Harriet Rose Morley is a multi-disciplinary artist and educator. She works across the disciplines of public art, sculpture, architectural spaces, furniture design and urban planning. Her work and projects often challenge our conceptions of the function of public art, urban objects and space. For more take a look at her website.

Ika Sienkiewicz-Nowacka is founder of the U–jazdowski residency programme in Warsaw and member of the Programme Council of Akademie Schloss Solitude. Her research interests centre on the significance of residencies within the fields of artistic and institutional practice. In het art projects focus is on social change and alternative models of social development.

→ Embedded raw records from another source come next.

[src/rtl/sfd_pkg.sv]
package sfd_pkg;

    // Per-cycle frame event, produced by the window timer and consumed by
    // the lock tracker, the miss-streak counter and the output stage.
    typedef struct packed {
        logic sof;       // frame marker received this cycle
        logic miss;      // window closed without a marker
        logic on_time;   // marker landed inside the lock tolerance
    } frame_evt_t;

    // State of the run of consecutive misses.
    typedef enum logic [1:0] {
        STREAK_IDLE,
        STREAK_RUN,
        STREAK_SAT
    } streak_e;

    function automatic int unsigned win_len(int unsigned period, int unsigned margin);
        return period + margin;
    endfunction

    function automatic int unsigned bits_for(int unsigned max_value);
        return (max_value < 2) ? 1 : $clog2(max_value + 1);
    endfunction

endpackage

[src/rtl/sfd_frame_timer.sv]
module sfd_frame_timer
    import sfd_pkg::*;
#(
    parameter int unsigned PERIOD = 1000,
    parameter int unsigned MARGIN = 8,
    parameter int unsigned TOL    = 4
) (
    input  logic       clk,
    input  logic       rst,
    input  logic       tick,
    input  logic       sof,
    output frame_evt_t evt
);
    localparam int unsigned WIN = win_len(PERIOD, MARGIN);
    localparam int unsigned CW  = bits_for(WIN);
    localparam logic [CW-1:0] LAST = CW'(WIN - 1);
    localparam logic [CW-1:0] LO   = CW'(PERIOD - TOL);
    localparam logic [CW-1:0] HI   = CW'(PERIOD + TOL);

    logic [CW-1:0] cnt_q;
    logic [CW-1:0] elapsed;
    logic          ref_q;    // a marker started the current window
    logic          closing;

    always_comb begin
        elapsed     = cnt_q + CW'(tick);
        closing     = tick && (cnt_q == LAST);
        evt.sof     = sof;
        evt.miss    = closing && !sof;
        evt.on_time = sof && ref_q && (elapsed >= LO) && (elapsed <= HI);
    end

    always_ff @(posedge clk) begin
        if (rst) begin
            cnt_q <= '0;
            ref_q <= 1'b0;
        end else if (sof) begin
            cnt_q <= '0;
            ref_q <= 1'b1;
        end else if (closing) begin
            cnt_q <= '0;
            ref_q <= 1'b0;
        end else if (tick) begin
            cnt_q <= cnt_q + 1'b1;
        end
    end

    AST_CNT_IN_WINDOW: assert property (@(posedge clk) disable iff (rst)
        cnt_q <= LAST);
    AST_IDLE_NO_ADVANCE: assert property (@(posedge clk) disable iff (rst)
        (!tick && !sof) |=> $stable(cnt_q));
    AST_MISS_EXCLUDES_SOF: assert property (@(posedge clk) disable iff (rst)
        evt.miss |-> !evt.sof);

endmodule

[src/rtl/sfd_lock_tracker.sv]
module sfd_lock_tracker
    import sfd_pkg::*;
#(
    parameter int unsigned LOCK_SOFS = 2
) (
    input  logic       clk,
    input  logic       rst,
    input  frame_evt_t evt,
    output logic       locked
);
    localparam int unsigned NEED = LOCK_SOFS - 1;
    localparam int unsigned GW   = bits_for(NEED);
    localparam logic [GW-1:0] NEED_V = GW'(NEED);

    logic [GW-1:0] good_q;
    logic [GW-1:0] good_d;

    always_comb begin
        good_d = good_q;
        if (evt.miss) begin
            good_d = '0;
        end else if (evt.sof) begin
            if (!evt.on_time)          good_d = '0;
            else if (good_q != NEED_V) good_d = good_q + 1'b1;
        end
    end

    always_ff @(posedge clk) begin
        if (rst) good_q <= '0;
        else     good_q <= good_d;
    end

    assign locked = (good_q == NEED_V);

    AST_MISS_DROPS_LOCK: assert property (@(posedge clk) disable iff (rst)
        evt.miss |=> !locked);
    AST_LATE_SOF_DROPS_LOCK: assert property (@(posedge clk) disable iff (rst)
        (evt.sof && !evt.on_time) |=> !locked);
    AST_LOCK_NEEDS_SOF: assert property (@(posedge clk) disable iff (rst)
        $rose(locked) |-> $past(evt.on_time));

endmodule

[src/rtl/sfd_miss_counter.sv]
module sfd_miss_counter
    import sfd_pkg::*;
#(
    parameter int unsigned MISS_LIMIT = 3
) (
    input  logic       clk,
    input  logic       rst,
    input  logic       activity,
    input  frame_evt_t evt,
    output logic       susp_evt
);
    localparam int unsigned MW = bits_for(MISS_LIMIT);
    localparam logic [MW-1:0] LIMIT_V  = MW'(MISS_LIMIT);
    localparam logic [MW-1:0] BEFORE_V = MW'(MISS_LIMIT - 1);

    logic [MW-1:0] miss_q;
    logic [MW-1:0] miss_d;
    streak_e       state;

    always_comb begin
        if (miss_q == '0)          state = STREAK_IDLE;
        else if (miss_q == LIMIT_V) state = STREAK_SAT;
        else                        state = STREAK_RUN;
    end

    always_comb begin
        miss_d   = miss_q;
        susp_evt = 1'b0;
        if (evt.sof) begin
            miss_d = '0;
        end else if (activity) begin
            miss_d = evt.miss ? MW'(1) : '0;
        end else if (evt.miss && state != STREAK_SAT) begin
            miss_d   = miss_q + 1'b1;
            susp_evt = (miss_q == BEFORE_V);
        end
    end

    always_ff @(posedge clk) begin
        if (rst) miss_q <= '0;
        else     miss_q <= miss_d;
    end

    AST_STREAK_BOUNDED: assert property (@(posedge clk) disable iff (rst)
        miss_q <= LIMIT_V);
    AST_ACTIVITY_CLEARS: assert property (@(posedge clk) disable iff (rst)
        (activity && !evt.miss) |=> miss_q == '0);
    AST_SAT_HOLDS: assert property (@(posedge clk) disable iff (rst)
        (miss_q == LIMIT_V && !activity && !evt.sof) |=> miss_q == LIMIT_V);
    AST_SUSP_ON_MISS: assert property (@(posedge clk) disable iff (rst)
        susp_evt |-> evt.miss);

endmodule

[src/rtl/frame_loss_monitor.sv]
module frame_loss_monitor
    import sfd_pkg::*;
#(
    parameter int unsigned PERIOD     = 1000,
    parameter int unsigned MARGIN     = 8,
    parameter int unsigned TOL        = 4,
    parameter int unsigned LOCK_SOFS  = 2,
    parameter int unsigned MISS_LIMIT = 3
) (
    input  logic clk,
    input  logic rst,
    input  logic tick_i,
    input  logic sof_i,
    input  logic bus_act_i,
    output logic esof_o,
    output logic susp_o,
    output logic locked_o
);
    frame_evt_t evt;
    logic       susp_evt;
    logic       esof_q;
    logic       susp_q;

    sfd_frame_timer #(.PERIOD(PERIOD), .MARGIN(MARGIN), .TOL(TOL)) u_timer (
        .clk  (clk),
        .rst  (rst),
        .tick (tick_i),
        .sof  (sof_i),
        .evt  (evt)
    );

    sfd_lock_tracker #(.LOCK_SOFS(LOCK_SOFS)) u_lock (
        .clk    (clk),
        .rst    (rst),
        .evt    (evt),
        .locked (locked_o)
    );

    sfd_miss_counter #(.MISS_LIMIT(MISS_LIMIT)) u_streak (
        .clk      (clk),
        .rst      (rst),
        .activity (bus_act_i),
        .evt      (evt),
        .susp_evt (susp_evt)
    );

    always_ff @(posedge clk) begin
        if (rst) begin
            esof_q <= 1'b0;
            susp_q <= 1'b0;
        end else begin
            esof_q <= evt.miss;
            susp_q <= susp_evt;
        end
    end

    assign esof_o = esof_q;
    assign susp_o = susp_q;

    AST_RESET_QUIET: assert property (@(posedge clk)
        rst |=> (!esof_o && !susp_o && !locked_o));
    AST_SUSP_WITH_ESOF: assert property (@(posedge clk) disable iff (rst)
        susp_o |-> esof_o);
    AST_SOF_BLOCKS_ESOF: assert property (@(posedge clk) disable iff (rst)
        sof_i |=> !esof_o);
    AST_ESOF_SINGLE: assert property (@(posedge clk) disable iff (rst)
        esof_o |=> !esof_o);

endmodule

[config.mk]
export PLATFORM = sky130hd
export DESIGN_NAME = frame_loss_monitor
export DESIGN_NICKNAME = d
export VERILOG_FILES = /design/src/rtl/sfd_pkg.sv /design/src/rtl/sfd_frame_timer.sv /design/src/rtl/sfd_lock_tracker.sv /design/src/rtl/sfd_miss_counter.sv /design/src/rtl/frame_loss_monitor.sv
export SDC_FILE = /design/constraint.sdc
export NUM_CORES = 1
export LEC_CHECK = 0
export BUFFER_PORTS_ARGS = -buffer_cell sky130_fd_sc_hd__clkbuf_2
export CORE_UTILIZATION = 36
export DETAILED_ROUTE_END_ITERATION = 8
export PLACE_DENSITY = 0.55
export SLEW_MARGIN = 0
export SYNTH_ARGS = -nofsm -noshare
export SYNTH_HDL_FRONTEND = slang
export SYNTH_HIERARCHICAL = 1
export SYNTH_SLANG_ARGS = --single-unit
[constraint.sdc]
create_clock -name clk -period 5.49 [get_ports clk]
set_input_delay 0.8235 -clock clk [delete_from_list [all_inputs] [get_ports clk]]
set_output_delay 0.8235 -clock clk [all_outputs]
set_load 0.02 [all_outputs]
== Word-level counts from Yosys, hierarchy flattened ==
Index checks and enable logic that the tools add are counted.
Storage, ports and cells
  input port bits: 5
  logic and storage cells: 40
  output and inout bits: 3
  bits in registers: 16
Operators by class
  add/subtract/negate cells: 4
  reduce and logical (&&, ||, !) cells: 14
  mux-type cells: 9
  $lt $le $gt $ge: 2
  eq/ne operators: 4
  bitwise operators: 1
Operator list (count)
  adder 10 x 1 -> 10 bit: 1
  adder 10 x 1 -> 10 bit, second input constant: 1
  equality test 10 bit, second input constant: 1
  greater-or-equal comparator 10 bit, second input constant: 1
  <= comparator 10 bit, second input constant: 1
  2-to-1 mux 2 bit: 4
  logical AND 1 bit: 6
  2-to-1 mux 1 bit: 5
  equality test 2 bit, second input constant: 2
  nonzero test 2 bit: 2
  OR reduction 2 bit: 2
  OR reduction 4 bit: 1
  OR reduction 3 bit: 1
  adder 2 x 1 -> 2 bit, second input constant: 1
  logical NOT 2 bit: 1
  inequality test 2 bit, second input constant: 1
  adder 1 bit, second input constant: 1
  logical NOT 1 bit: 1
  inverter 1 bit: 1

== Logic depth before layout (Yosys ltp) ==
  depth in word-level cells: 7
  depth in mapped cells: 7
  mapped depth without buffers: 7

== Cells and area by module ==
Netlist, hierarchy kept.
Modules (own cells, without submodules)
  sfd_frame_timer: area each 668.1 µm², cells an instance 75, seq. area each 220.2 µm², instances 1
  sfd_miss_counter: area each 137.6 µm², cells an instance 15, seq. area each 40.0 µm², instances 1
  frame_loss_monitor: area each 52.6 µm², cells an instance 4, seq. area each 40.0 µm², instances 1
  sfd_lock_tracker: area each 40.0 µm², cells an instance 3, seq. area each 20.0 µm², instances 1

== Worst setup path before layout ==
OpenSTA, ideal clock, no wires.
  path kind: input to register
  start: in tick_i
  end: reg u_lock.good_q, in the netlist u_lock/locked
  slack: 3.382 ns
  library setup time: 0.073 ns
  required time: 5.417 ns
  buffers on the path: 0
  data arrival time: 2.035 ns
  stages: 7
  cells stage by stage: ha_1 > nand2b_1 > maj3_1 > a21boi_0 > o211a_1 > mux2i_1 > nor3_2
RTL lines
  from (decl): RTL line frame_loss_monitor.sv:12  | input logic tick_i,
  to (signal assigned): RTL line sfd_lock_tracker.sv:30  | else good_q <= good_d;
  to (decl): RTL line sfd_lock_tracker.sv:15  | logic [GW-1:0] good_q;

==> impl_metrics.env <==
export IMPL_fin_crit_sh=0.390
export IMPL_met3_usage=0.0439
export IMPL_num_antenna_cells=0
export IMPL_post_cts_resized=0
export IMPL_boundaryPins=8
export IMPL_clock_tree_root_cell="sky130_fd_sc_hd__clkbuf_4"
export IMPL_finalHoldViolCount=0
export IMPL_grtUsageMet2=0.224
export IMPL_synthMuxAreaShare=0.0223
export IMPL_final_net_count=113
export IMPL_maximum_clock_frequency_mhz=467
export IMPL_timing_critical_path_fanout_max=9
export IMPL_setup_repair_after_global_routing_missed_its_margin="no"
export IMPL_synth_xor_area_share=0.0585
export IMPL_critical_path_arrival_ns=2.35
export IMPL_dr_total_vias=701
export IMPL_ys_flop_type="sky130_fd_sc_hd__dfxtp_1"
export IMPL_power_density_nw_per_um2=203
export IMPL_grt_overflow_total=0
export IMPL_core_box_area_sq_um=2280
export IMPL_startpoint_type="primary input"
export IMPL_initial_standard_cell_utilization_of_the_core=0.395
export IMPL_dieArea_sq_um=2700
export IMPL_timing_setup_tns_ns=0
export IMPL_worst_path_max_delay_cell="sky130_fd_sc_hd__maj3_1"
export IMPL_hold_class="reg2reg"
export IMPL_clkSinkCount=16
export IMPL_power_w=0.000190
export IMPL_ant_nets=0
export IMPL_dieWidth_um=52.0
export IMPL_run_status="completed"
export IMPL_fin_hold_ws_ns=0.528
export IMPL_cts_hold_repair_buffers=0
export IMPL_cp_end_kind="register"
export IMPL_worst_margin_slew_ns=0.314
export IMPL_grt_pass1_vias=627
export IMPL_synth_cell_type_count=39
export IMPL_clock_tree_buffer_depth=2
export IMPL_critical_path_reg2reg_endpoint="u_streak/miss_q[1]$_SDFFE_PP0P_"
export IMPL_wl_um=1650
export IMPL_worstHoldPathCells=2
export IMPL_area_fraction_in_compound_gates_after_synthesis=0.125
export IMPL_drt_iter0_markers=18
export IMPL_cp_slowest_stage_delay_ns=0.34
export IMPL_wire_per_inst_um=12.8
export IMPL_drt_vias_per_instance=5.43
export IMPL_finalClockSkew_ns=0.00133
export IMPL_top_usage_layer="met2"
export IMPL_mappedNetlistArea_sq_um=898
export IMPL_postSynthAreaPerCell_sq_um=9.26
export IMPL_die_height_um=52.0
export IMPL_synthAdderAreaFrac=0.0808
export IMPL_synth_edff_count=0
export IMPL_mappedNetlistNets=107
export IMPL_critical_path_reg2reg_startpoint="u_timer/cnt_q[0]$_SDFFE_PP0P_"
export IMPL_gp_congestion=0.745
export IMPL_synth_top_family_by_area="simple AND/OR/NAND/NOR gates"
export IMPL_hold_end="u_timer/ref_q$_SDFFE_PP0P_"
export IMPL_ir_drop_mv=0.117
export IMPL_leakagePower_nw=0.366
export IMPL_finalInstanceArea_sq_um=937
export IMPL_final_layout_size_suffix_gt1_frac=0.149
export IMPL_asyncSetResetFlopFracSynth=0
export IMPL_report_final_setup_viol=0
export IMPL_cts_reportedPaths_clkPinSlew_ns=0.09
export IMPL_final_core_utilization=0.412
export IMPL_drt_pre_antenna_iters=3
export IMPL_cts_buffers_inserted=3
export IMPL_post_route_drc_count=0
export IMPL_htreeDepth=1
export IMPL_ff2ff_setup_slack_ns=3.49
export IMPL_dpl_instance_area_sq_um=915
export IMPL_hpwl_um=1230
export IMPL_grt_max_degree=10
export IMPL_layout_min_cycle_time_ns=2.14
export IMPL_timing_critical_path_cells="clkbuf_2 -> ha_1 -> nand2b_1 -> maj3_1 -> a21boi_0 -> o211a_1 -> mux2i_1 -> nor3_2"
export IMPL_timing_hold_worst_start="u_timer/ref_q$_SDFFE_PP0P_"
export IMPL_total_setup_buffers_inserted_after_cts=0
export IMPL_slew_viol_final=0
export IMPL_timing_setup_critical_path_class="in2reg"
export IMPL_grt_usage=0.144
export IMPL_num_rows=17
export IMPL_timing_max_slew_rel_slack=0.790
export IMPL_clk_insertion_delay_late_ns=0.28
export IMPL_syn2layout_area_growth_pct=4.32
export IMPL_max_cap_violations=0
export IMPL_grt_first_pass_wirelength_um=2830
export IMPL_syn_inst=97
export IMPL_antenna_found_initial=0
export IMPL_synth_yosys_seq_area_share=0.357
export IMPL_cts_tree="yes"
export IMPL_synthSimpleGateAreaFrac=0.292
export IMPL_worstPathRequired_ns=5.70
export IMPL_ys_ff_latch=16
export IMPL_port_buffers=7
export IMPL_synth_warning_count=6
export IMPL_reg2reg_depth=7
export IMPL_globalRouteMet1Util=0.183
==> cells in the mapped netlist (2+ instances only) <==
library cell	number	share of area
sky130_fd_sc_hd__o21ai_0	2	0.011
sky130_fd_sc_hd__and3_1	2	0.014
sky130_fd_sc_hd__mux2i_1	2	0.022
sky130_fd_sc_hd__a21oi_1	4	0.022
sky130_fd_sc_hd__nand4_1	2	0.014
sky130_fd_sc_hd__nand4b_1	2	0.020
sky130_fd_sc_hd__a21boi_0	2	0.017
sky130_fd_sc_hd__ha_1	5	0.070
sky130_fd_sc_hd__and4_1	2	0.020
sky130_fd_sc_hd__or3_1	2	0.014
sky130_fd_sc_hd__xor2_1	2	0.020
sky130_fd_sc_hd__xnor2_1	4	0.039
sky130_fd_sc_hd__nand2_1	6	0.025
sky130_fd_sc_hd__buf_6	3	0.038
sky130_fd_sc_hd__nor2_1	14	0.058
sky130_fd_sc_hd__o211ai_1	2	0.017
sky130_fd_sc_hd__nor2b_1	2	0.014
sky130_fd_sc_hd__buf_4	2	0.017
sky130_fd_sc_hd__dfxtp_1	16	0.36
sky130_fd_sc_hd__nor3_1	2	0.011
==> cells by family (layout without fill, tap and decap cells) <==
group / Yosys count / in the layout
AND/OR/NAND/NOR: 44 / 44
AO/OA/AOI/OAI: 16 / 16
flip-flops: 16 / 16
buffers and inverters: 7 / 11
adder cells (fa/ha/maj): 6 / 6
XOR/XNOR: 6 / 6
multiplexers: 2 / 2
==> critical path: cells and delay by family <==
kind	cells	cell delay, ns
compound gates	2	0.34
fa+ha+maj	2	0.67
buf+inv	1	0.17
simple gates	2	0.27
mux	1	0.08
==> power by group <==
| group | internal [W] | switching (W) |
|---|---|---|
| Combinational | 0.00000394 | 0.00000615 |
| Clock | 0.0000254 | 0.0000366 |
| Sequential | 0.000117 | 0.00000125 |
==> metal layers <==
layer | wire length (um) | vias to the layer above
met1 | 855 | 336
li1 | - | 357
met2 | 740 | 6
met3 | 36 | 2
met4 | 16 | 0
met5 | 0 | -
==> registers in the layout, summed over array words and instances, names as in the netlist <==
signal	flops
u_timer/cnt_q	10
u_lock/locked	1
u_streak/miss_q	2
esof_o	1
susp_o	1
u_timer/ref_q	1
==> per-stage QoR <==
stage,std cells,worst slack [ns]
finish,129,3.35
global route,129,3.26
CTS,129,3.36
detailed placement,126,3.08
global placement,126,3.07
floorplan,97,3.38
==> cell type report <==
cell class              instances  area (sq um)
flip-flops and latches         16           320
inverters                       1          3.75
clock buffers                   3          22.5
well taps                      28          35.0
repair buffers                  7          35.0
multi-input cells              74           520
fillers                       235          1340
==> worst max-delay path by stage <==
stage	start	to
after floorplan	tick_i	u_lock/locked$_SDFFE_PP0P_
after global placement	tick_i	u_lock/locked$_SDFFE_PP0P_
after detailed placement	tick_i	u_lock/locked$_SDFFE_PP0P_
after CTS	tick_i	u_lock/locked$_SDFFE_PP0P_
after global routing	tick_i	u_lock/locked$_SDFFE_PP0P_
final	tick_i	u_lock/locked$_SDFFE_PP0P_
==> cells in the final DEF, fill, tap and decap left out, types with 2 or more instances in the layout <==
cell type and n:
sky130_fd_sc_hd__dfxtp_1 16, sky130_fd_sc_hd__nor2_1 14, sky130_fd_sc_hd__clkbuf_2 7, sky130_fd_sc_hd__nand2_1 6, sky130_fd_sc_hd__ha_1 5, sky130_fd_sc_hd__xnor2_1 4
sky130_fd_sc_hd__a21oi_1 4, sky130_fd_sc_hd__clkbuf_4 3, sky130_fd_sc_hd__nor2b_1 2, sky130_fd_sc_hd__mux2i_1 2, sky130_fd_sc_hd__and3_1 2, sky130_fd_sc_hd__or3_1 2
sky130_fd_sc_hd__o211ai_1 2, sky130_fd_sc_hd__o21ai_0 2, sky130_fd_sc_hd__a21boi_0 2, sky130_fd_sc_hd__and4_1 2, sky130_fd_sc_hd__nor3_1 2, sky130_fd_sc_hd__nand4b_1 2
sky130_fd_sc_hd__nand4_1 2, sky130_fd_sc_hd__xor2_1 2
Note: power is estimated with default switching activity, not from simulation.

Miriam Wistreich is a curator, educator and occasional writer and until shortly Creative Director at Hotel Maria Kapel, a residency and exhibition space in Hoorn, Noord-Holland. Wistreich was recently appointed as the new director of UKS, Young Artists Society in Oslo, Norway.

Claudia Zeiske is the founder of Deveron Projects, an international residency programme in the market town of Huntly in North-East Scotland. With a focus on the rural, Claudia has a unique curatorial approach balancing artistic criticality and community involvement through developing projects with artists from across the globe.


This event is initiated by Hotel Maria Kapel, Kunsthuis SYB and TransArtists' AiR Platform NL

Hotel Maria Kapel is an artist-in-residence and exhibition space for contemporary visual arts in the city centre of Hoorn. HMK aims to support early practice artists in the production of new work and to promote exchanges between national and international artists, cultural institutions and the public.

Kunsthuis SYB is a residency in Beetsterzwaag, in Friesland, run by Josine Sibum Siderius. At Kunsthuis SYB, contemporary artists and curators are offered a workplace in the lee of the (art) world. Residents are selected on the basis of a project proposal and invited to work and stay for six weeks. They are invited to develop their work through focused research, experiments and new collaborations.

TransArtists | AiR Platform NL, in the person of Heidi Vogels, organises together with the AiR organisations and their partners, meetings and programmes for mutual exchange of knowledge and experience; building on the outcomes of previous meetings, research and symposia such as Working on the Margins in 2018 in cooperation with Kunstloc in Tilburg.

The symposium is kindly supported by Pictoright Fonds.